• _What the task asks_
Copy the entries below exactly, but only from the line containing "total,0.354,0.220" through the final line.
>>
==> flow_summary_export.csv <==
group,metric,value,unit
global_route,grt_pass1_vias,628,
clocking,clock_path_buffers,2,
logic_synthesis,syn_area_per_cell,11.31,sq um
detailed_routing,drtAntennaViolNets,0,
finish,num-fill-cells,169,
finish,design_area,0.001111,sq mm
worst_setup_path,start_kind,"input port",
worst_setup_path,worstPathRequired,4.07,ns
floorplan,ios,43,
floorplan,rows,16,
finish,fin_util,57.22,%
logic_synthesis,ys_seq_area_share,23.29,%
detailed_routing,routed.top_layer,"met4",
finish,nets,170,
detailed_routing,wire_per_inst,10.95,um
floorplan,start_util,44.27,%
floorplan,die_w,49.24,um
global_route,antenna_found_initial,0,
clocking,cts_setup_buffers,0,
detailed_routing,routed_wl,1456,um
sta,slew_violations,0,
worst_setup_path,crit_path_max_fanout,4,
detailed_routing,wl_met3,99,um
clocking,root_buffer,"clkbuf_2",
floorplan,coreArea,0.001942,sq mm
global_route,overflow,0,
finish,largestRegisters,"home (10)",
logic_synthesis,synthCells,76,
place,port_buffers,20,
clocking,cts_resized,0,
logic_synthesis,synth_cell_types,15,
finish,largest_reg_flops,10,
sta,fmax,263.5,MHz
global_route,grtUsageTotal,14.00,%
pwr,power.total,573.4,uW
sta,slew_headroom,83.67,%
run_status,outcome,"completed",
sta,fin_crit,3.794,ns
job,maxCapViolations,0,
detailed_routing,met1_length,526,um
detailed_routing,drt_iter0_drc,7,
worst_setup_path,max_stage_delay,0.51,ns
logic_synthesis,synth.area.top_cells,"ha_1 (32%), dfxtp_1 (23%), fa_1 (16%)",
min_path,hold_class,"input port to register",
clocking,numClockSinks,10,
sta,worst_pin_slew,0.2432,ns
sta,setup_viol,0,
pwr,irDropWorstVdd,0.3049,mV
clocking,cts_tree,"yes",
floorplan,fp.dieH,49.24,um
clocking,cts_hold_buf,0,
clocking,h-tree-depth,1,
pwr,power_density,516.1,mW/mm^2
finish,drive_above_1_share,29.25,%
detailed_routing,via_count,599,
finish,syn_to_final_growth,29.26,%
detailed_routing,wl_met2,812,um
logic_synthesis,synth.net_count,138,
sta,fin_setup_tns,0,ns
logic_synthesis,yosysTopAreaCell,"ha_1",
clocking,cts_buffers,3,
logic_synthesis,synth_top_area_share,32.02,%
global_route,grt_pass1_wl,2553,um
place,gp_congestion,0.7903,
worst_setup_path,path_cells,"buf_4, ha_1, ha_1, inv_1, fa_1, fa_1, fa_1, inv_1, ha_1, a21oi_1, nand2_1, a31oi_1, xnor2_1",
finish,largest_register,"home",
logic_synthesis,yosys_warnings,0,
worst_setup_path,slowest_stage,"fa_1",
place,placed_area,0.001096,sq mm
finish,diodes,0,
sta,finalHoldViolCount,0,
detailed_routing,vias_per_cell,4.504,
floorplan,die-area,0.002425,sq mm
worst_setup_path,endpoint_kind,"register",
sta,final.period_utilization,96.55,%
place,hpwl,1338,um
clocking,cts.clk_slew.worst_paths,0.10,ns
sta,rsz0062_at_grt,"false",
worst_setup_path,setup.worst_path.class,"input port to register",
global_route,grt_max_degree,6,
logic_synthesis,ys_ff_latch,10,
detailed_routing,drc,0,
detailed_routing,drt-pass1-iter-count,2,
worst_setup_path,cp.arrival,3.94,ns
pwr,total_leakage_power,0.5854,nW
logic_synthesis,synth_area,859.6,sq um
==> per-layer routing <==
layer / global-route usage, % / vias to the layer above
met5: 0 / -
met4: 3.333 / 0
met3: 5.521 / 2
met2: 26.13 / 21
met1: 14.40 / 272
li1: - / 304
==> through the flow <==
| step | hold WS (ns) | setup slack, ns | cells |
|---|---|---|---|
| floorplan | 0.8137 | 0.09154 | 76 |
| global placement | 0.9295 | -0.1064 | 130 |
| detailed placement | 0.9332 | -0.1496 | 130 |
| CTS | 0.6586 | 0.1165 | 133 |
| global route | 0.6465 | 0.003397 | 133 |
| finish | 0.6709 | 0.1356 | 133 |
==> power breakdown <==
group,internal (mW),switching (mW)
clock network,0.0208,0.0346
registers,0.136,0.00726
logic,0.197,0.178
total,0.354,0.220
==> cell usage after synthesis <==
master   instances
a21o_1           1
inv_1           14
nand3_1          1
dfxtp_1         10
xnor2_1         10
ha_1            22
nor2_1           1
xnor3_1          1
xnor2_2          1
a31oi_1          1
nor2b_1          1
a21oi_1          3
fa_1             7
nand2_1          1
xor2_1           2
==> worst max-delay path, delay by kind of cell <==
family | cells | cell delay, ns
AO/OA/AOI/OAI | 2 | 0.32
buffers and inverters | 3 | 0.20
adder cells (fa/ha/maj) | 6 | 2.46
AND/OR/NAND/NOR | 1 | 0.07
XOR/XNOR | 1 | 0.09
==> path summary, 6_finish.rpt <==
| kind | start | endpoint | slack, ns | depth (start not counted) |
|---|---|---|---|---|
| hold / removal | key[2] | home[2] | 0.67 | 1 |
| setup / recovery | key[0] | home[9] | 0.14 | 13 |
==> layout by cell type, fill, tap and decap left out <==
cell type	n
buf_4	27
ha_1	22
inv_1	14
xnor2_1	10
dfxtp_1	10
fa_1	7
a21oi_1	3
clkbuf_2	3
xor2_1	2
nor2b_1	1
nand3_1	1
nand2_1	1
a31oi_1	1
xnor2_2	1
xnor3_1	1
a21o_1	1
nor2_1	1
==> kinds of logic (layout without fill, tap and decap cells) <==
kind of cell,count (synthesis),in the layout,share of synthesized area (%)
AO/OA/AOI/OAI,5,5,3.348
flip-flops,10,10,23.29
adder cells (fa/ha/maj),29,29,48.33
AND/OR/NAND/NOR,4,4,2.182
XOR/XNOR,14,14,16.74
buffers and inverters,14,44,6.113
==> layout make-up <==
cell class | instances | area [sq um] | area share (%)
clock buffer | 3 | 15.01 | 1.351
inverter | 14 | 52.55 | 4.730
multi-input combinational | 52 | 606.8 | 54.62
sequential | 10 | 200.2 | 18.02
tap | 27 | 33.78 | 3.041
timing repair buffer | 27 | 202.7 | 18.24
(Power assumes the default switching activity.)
<<
• _Completed task_
total,0.354,0.220
==> cell usage after synthesis <==
master   instances
a21o_1           1
inv_1           14
nand3_1          1
dfxtp_1         10
xnor2_1         10
ha_1            22
nor2_1           1
xnor3_1          1
xnor2_2          1
a31oi_1          1
nor2b_1          1
a21oi_1          3
fa_1             7
nand2_1          1
xor2_1           2
==> worst max-delay path, delay by kind of cell <==
family | cells | cell delay, ns
AO/OA/AOI/OAI | 2 | 0.32
buffers and inverters | 3 | 0.20
adder cells (fa/ha/maj) | 6 | 2.46
AND/OR/NAND/NOR | 1 | 0.07
XOR/XNOR | 1 | 0.09
==> path summary, 6_finish.rpt <==
| kind | start | endpoint | slack, ns | depth (start not counted) |
|---|---|---|---|---|
| hold / removal | key[2] | home[2] | 0.67 | 1 |
| setup / recovery | key[0] | home[9] | 0.14 | 13 |
==> layout by cell type, fill, tap and decap left out <==
cell type	n
buf_4	27
ha_1	22
inv_1	14
xnor2_1	10
dfxtp_1	10
fa_1	7
a21oi_1	3
clkbuf_2	3
xor2_1	2
nor2b_1	1
nand3_1	1
nand2_1	1
a31oi_1	1
xnor2_2	1
xnor3_1	1
a21o_1	1
nor2_1	1
==> kinds of logic (layout without fill, tap and decap cells) <==
kind of cell,count (synthesis),in the layout,share of synthesized area (%)
AO/OA/AOI/OAI,5,5,3.348
flip-flops,10,10,23.29
adder cells (fa/ha/maj),29,29,48.33
AND/OR/NAND/NOR,4,4,2.182
XOR/XNOR,14,14,16.74
buffers and inverters,14,44,6.113
==> layout make-up <==
cell class | instances | area [sq um] | area share (%)
clock buffer | 3 | 15.01 | 1.351
inverter | 14 | 52.55 | 4.730
multi-input combinational | 52 | 606.8 | 54.62
sequential | 10 | 200.2 | 18.02
tap | 27 | 33.78 | 3.041
timing repair buffer | 27 | 202.7 | 18.24
(Power assumes the default switching activity.)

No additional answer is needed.